Word for word, restate the lines of the material below from its first line through the one containing "setup reg to". Omit the rest.

# # # # #

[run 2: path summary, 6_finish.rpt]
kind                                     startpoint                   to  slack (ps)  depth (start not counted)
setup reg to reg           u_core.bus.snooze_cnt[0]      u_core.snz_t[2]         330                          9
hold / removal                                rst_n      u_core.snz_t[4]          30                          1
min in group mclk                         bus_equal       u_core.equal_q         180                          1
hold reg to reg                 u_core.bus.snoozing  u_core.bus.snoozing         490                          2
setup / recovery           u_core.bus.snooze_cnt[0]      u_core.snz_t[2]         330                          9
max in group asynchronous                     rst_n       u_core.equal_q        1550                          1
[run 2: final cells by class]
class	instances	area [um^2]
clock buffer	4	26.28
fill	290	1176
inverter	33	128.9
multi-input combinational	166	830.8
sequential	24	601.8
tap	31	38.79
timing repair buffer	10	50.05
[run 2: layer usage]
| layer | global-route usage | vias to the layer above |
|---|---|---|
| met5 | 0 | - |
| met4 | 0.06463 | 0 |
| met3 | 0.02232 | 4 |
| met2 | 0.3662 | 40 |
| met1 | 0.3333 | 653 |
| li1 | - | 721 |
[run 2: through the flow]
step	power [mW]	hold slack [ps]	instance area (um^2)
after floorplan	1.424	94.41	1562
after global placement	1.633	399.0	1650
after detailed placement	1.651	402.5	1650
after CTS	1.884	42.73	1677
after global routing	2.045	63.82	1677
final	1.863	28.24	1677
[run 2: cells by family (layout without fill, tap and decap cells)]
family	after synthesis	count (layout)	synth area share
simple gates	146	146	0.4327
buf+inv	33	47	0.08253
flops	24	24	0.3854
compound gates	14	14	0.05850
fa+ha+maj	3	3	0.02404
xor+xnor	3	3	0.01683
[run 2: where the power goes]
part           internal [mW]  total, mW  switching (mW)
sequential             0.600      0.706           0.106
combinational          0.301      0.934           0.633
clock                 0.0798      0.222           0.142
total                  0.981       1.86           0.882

# # # # #

▶ **RESULT BELOW**:
[run 2: path summary, 6_finish.rpt]
kind                                     startpoint                   to  slack (ps)  depth (start not counted)
setup reg to reg           u_core.bus.snooze_cnt[0]      u_core.snz_t[2]         330                          9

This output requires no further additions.